DISQUS

Will Wilkinson: The Lesson of Rod Blagojevich: We Need Better Government!

  • TGGP · 11 months ago
    Can't I be an anarchist who thinks it's possible for government to be a lesser degree of bad and also desire that to be the case if I can't have anarchy?

    The Federalists were dead wrong and the Anti-Federalists were right in all their predictions about how the new Constitutional government would act. So why do we still hold them in such adulation as master architects of fault-proof government? Why does nobody remember their correct opponents?
  • Ed Lopez · 11 months ago
    "Voice of reason" on a post about the Enlightenment. Is that a pun?
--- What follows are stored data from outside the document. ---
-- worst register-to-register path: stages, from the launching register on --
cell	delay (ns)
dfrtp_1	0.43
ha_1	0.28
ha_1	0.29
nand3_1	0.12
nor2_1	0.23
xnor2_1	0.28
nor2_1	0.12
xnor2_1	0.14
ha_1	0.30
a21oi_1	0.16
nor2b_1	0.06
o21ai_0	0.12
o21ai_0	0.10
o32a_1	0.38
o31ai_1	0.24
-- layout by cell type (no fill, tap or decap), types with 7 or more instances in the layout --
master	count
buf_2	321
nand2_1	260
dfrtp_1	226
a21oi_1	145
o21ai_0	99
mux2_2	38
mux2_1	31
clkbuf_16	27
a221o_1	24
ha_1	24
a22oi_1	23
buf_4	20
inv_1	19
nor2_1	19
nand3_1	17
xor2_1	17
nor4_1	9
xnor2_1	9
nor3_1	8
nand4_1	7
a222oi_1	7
    Your post is why I consider myself a philosophical anarchist. I would love to have a government to which I could in good conscience consent. But I know of no political institutional arrangements that have not led to plunder or otherwise morally illegitimate acts of state. On the other hand, governments can be pretty handy--not for economic reasons like roads or defense, which are better left to markets, but as focal points for organizing public interaction in beneficial ways. I don't expect perfection from markets, so I do support even imperfect governments if they have mechanisms for enforcing things like anti-corruption norms. A government that prosecutes corrupt government officials is better than one that doesn't. Our big problem is that fewer and fewer people give a crap about principle and want to outsource responsibility to the state.
  • Rationalitate · 11 months ago
    So either go ahead and come out as an anarchist or swallow your iconoclastic loathing of “good government” pap and admit that you want better government. I want better government!

    Anarchy, please!
  • DWAnderson · 11 months ago
    I am an anarchist who wants better government.
  • Steve Horwitz · 11 months ago
    Well... I'm not sure that I think government is "unreformable." I do think we'd have better government if government had less power. So in that sense, I think it's reformable. But differently - I don't think you need to leap all the way to anarchy to improve matters. There are ways to make government better.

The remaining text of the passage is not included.